## Records:
((
### src/rtl/vga_scan_driver.sv
// Raster counter, renderer coordinate publisher and registered VGA pin driver.
import vga_timing_pkg::*;

module vga_scan_driver #(
    parameter int CLK_DIV   = 2,
    parameter int H_VISIBLE = H_VISIBLE_DEF,
    parameter int H_FP      = H_FP_DEF,
    parameter int H_SYNC    = H_SYNC_DEF,
    parameter int H_BP      = H_BP_DEF,
    parameter int V_VISIBLE = V_VISIBLE_DEF,
    parameter int V_FP      = V_FP_DEF,
    parameter int V_SYNC    = V_SYNC_DEF,
    parameter int V_BP      = V_BP_DEF,
    parameter int PIPE_LAT  = 0
) (
    input  logic       Clk,
    input  logic       Reset_n,
    input  logic [3:0] Red,
    input  logic [3:0] Green,
    input  logic [3:0] Blue,
    output logic [9:0] DrawX,
    output logic [9:0] DrawY,
    output logic       pix_en,
    output logic       frame_start,
    output logic       vblank,
    output logic       vga_hs,
    output logic       vga_vs,
    output logic       vga_de,
    output logic [3:0] vga_r,
    output logic [3:0] vga_g,
    output logic [3:0] vga_b
);

    localparam int H_TOT = H_VISIBLE + H_FP + H_SYNC + H_BP;
    localparam int V_TOT = V_VISIBLE + V_FP + V_SYNC + V_BP;
    localparam int PL    = (PIPE_LAT > 0) ? PIPE_LAT : 1;

    logic [9:0]  hc_q, hc_d;
    logic [9:0]  vc_q, vc_d;
    sync_bits_t  raw, tap;
    sync_bits_t  pipe_q [PL];
    sync_bits_t  pipe_d [PL];
    sync_bits_t  out_q, out_d;
    logic [11:0] rgb_q, rgb_d;

    clk_en_divider #(.CLK_DIV(CLK_DIV)) u_div (
        .clk    (Clk),
        .rst_n  (Reset_n),
        .pix_en (pix_en)
    );

    always_comb begin
        hc_d = hc_q;
        vc_d = vc_q;
        if (pix_en) begin
            if (hc_q == 10'(H_TOT - 1)) begin
                hc_d = '0;
                vc_d = (vc_q == 10'(V_TOT - 1)) ? '0 : vc_q + 10'd1;
            end else begin
                hc_d = hc_q + 10'd1;
            end
        end
    end

    always_comb begin
        raw.de = (hc_q < 10'(H_VISIBLE)) && (vc_q < 10'(V_VISIBLE));
        raw.hs = !in_win(hc_q, H_VISIBLE + H_FP, H_SYNC);
        raw.vs = !in_win(vc_q, V_VISIBLE + V_FP, V_SYNC);
    end

    // Syncs ride the same delay as the renderer so colour and syncs stay aligned.
    always_comb begin
        pipe_d = pipe_q;
        if (pix_en) begin
            pipe_d[0] = raw;
            for (int k = 1; k < PL; k++) begin
                pipe_d[k] = pipe_q[k-1];
            end
        end
        tap = (PIPE_LAT == 0) ? raw : pipe_q[PL-1];
    end

    always_comb begin
        out_d = out_q;
        rgb_d = rgb_q;
        if (pix_en) begin
            out_d = tap;
            rgb_d = tap.de ? {Red, Green, Blue} : 12'h000;
        end
    end

    always_ff @(posedge Clk or negedge Reset_n) begin
        if (!Reset_n) begin
            hc_q  <= '0;
            vc_q  <= '0;
            out_q <= SYNC_IDLE;
            rgb_q <= '0;
            for (int k = 0; k < PL; k++) begin
                pipe_q[k] <= SYNC_IDLE;
            end
        end else begin
            hc_q   <= hc_d;
            vc_q   <= vc_d;
            out_q  <= out_d;
            rgb_q  <= rgb_d;
            pipe_q <= pipe_d;
        end
    end

    assign DrawX       = hc_q;
    assign DrawY       = vc_q;
    assign vblank      = (vc_q >= 10'(V_VISIBLE));
    assign frame_start = pix_en && (hc_q == 10'(H_TOT - 1))
                                && (vc_q == 10'(V_TOT - 1));
    assign vga_hs      = out_q.hs;
    assign vga_vs      = out_q.vs;
    assign vga_de      = out_q.de;
    assign vga_r       = rgb_q[11:8];
    assign vga_g       = rgb_q[7:4];
    assign vga_b       = rgb_q[3:0];

endmodule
))
## Task objective:
The records above must be printed again in full, exactly as written.

## Solution to this task:
### src/rtl/vga_scan_driver.sv
// Raster counter, renderer coordinate publisher and registered VGA pin driver.
import vga_timing_pkg::*;

module vga_scan_driver #(
    parameter int CLK_DIV   = 2,
    parameter int H_VISIBLE = H_VISIBLE_DEF,
    parameter int H_FP      = H_FP_DEF,
    parameter int H_SYNC    = H_SYNC_DEF,
    parameter int H_BP      = H_BP_DEF,
    parameter int V_VISIBLE = V_VISIBLE_DEF,
    parameter int V_FP      = V_FP_DEF,
    parameter int V_SYNC    = V_SYNC_DEF,
    parameter int V_BP      = V_BP_DEF,
    parameter int PIPE_LAT  = 0
) (
    input  logic       Clk,
    input  logic       Reset_n,
    input  logic [3:0] Red,
    input  logic [3:0] Green,
    input  logic [3:0] Blue,
    output logic [9:0] DrawX,
    output logic [9:0] DrawY,
    output logic       pix_en,
    output logic       frame_start,
    output logic       vblank,
    output logic       vga_hs,
    output logic       vga_vs,
    output logic       vga_de,
    output logic [3:0] vga_r,
    output logic [3:0] vga_g,
    output logic [3:0] vga_b
);

    localparam int H_TOT = H_VISIBLE + H_FP + H_SYNC + H_BP;
    localparam int V_TOT = V_VISIBLE + V_FP + V_SYNC + V_BP;
    localparam int PL    = (PIPE_LAT > 0) ? PIPE_LAT : 1;

    logic [9:0]  hc_q, hc_d;
    logic [9:0]  vc_q, vc_d;
    sync_bits_t  raw, tap;
    sync_bits_t  pipe_q [PL];
    sync_bits_t  pipe_d [PL];
    sync_bits_t  out_q, out_d;
    logic [11:0] rgb_q, rgb_d;

    clk_en_divider #(.CLK_DIV(CLK_DIV)) u_div (
        .clk    (Clk),
        .rst_n  (Reset_n),
        .pix_en (pix_en)
    );

    always_comb begin
        hc_d = hc_q;
        vc_d = vc_q;
        if (pix_en) begin
            if (hc_q == 10'(H_TOT - 1)) begin
                hc_d = '0;
                vc_d = (vc_q == 10'(V_TOT - 1)) ? '0 : vc_q + 10'd1;
            end else begin
                hc_d = hc_q + 10'd1;
            end
        end
    end

    always_comb begin
        raw.de = (hc_q < 10'(H_VISIBLE)) && (vc_q < 10'(V_VISIBLE));
        raw.hs = !in_win(hc_q, H_VISIBLE + H_FP, H_SYNC);
        raw.vs = !in_win(vc_q, V_VISIBLE + V_FP, V_SYNC);
    end

    // Syncs ride the same delay as the renderer so colour and syncs stay aligned.
    always_comb begin
        pipe_d = pipe_q;
        if (pix_en) begin
            pipe_d[0] = raw;
            for (int k = 1; k < PL; k++) begin
                pipe_d[k] = pipe_q[k-1];
            end
        end
        tap = (PIPE_LAT == 0) ? raw : pipe_q[PL-1];
    end

    always_comb begin
        out_d = out_q;
        rgb_d = rgb_q;
        if (pix_en) begin
            out_d = tap;
            rgb_d = tap.de ? {Red, Green, Blue} : 12'h000;
        end
    end

    always_ff @(posedge Clk or negedge Reset_n) begin
        if (!Reset_n) begin
            hc_q  <= '0;
            vc_q  <= '0;
            out_q <= SYNC_IDLE;
            rgb_q <= '0;
            for (int k = 0; k < PL; k++) begin
                pipe_q[k] <= SYNC_IDLE;
            end
        end else begin
            hc_q   <= hc_d;
            vc_q   <= vc_d;
            out_q  <= out_d;
            rgb_q  <= rgb_d;
            pipe_q <= pipe_d;
        end
    end

    assign DrawX       = hc_q;
    assign DrawY       = vc_q;
    assign vblank      = (vc_q >= 10'(V_VISIBLE));
    assign frame_start = pix_en && (hc_q == 10'(H_TOT - 1))
                                && (vc_q == 10'(V_TOT - 1));
    assign vga_hs      = out_q.hs;
    assign vga_vs      = out_q.vs;
    assign vga_de      = out_q.de;
    assign vga_r       = rgb_q[11:8];
    assign vga_g       = rgb_q[7:4];
    assign vga_b       = rgb_q[3:0];

endmodule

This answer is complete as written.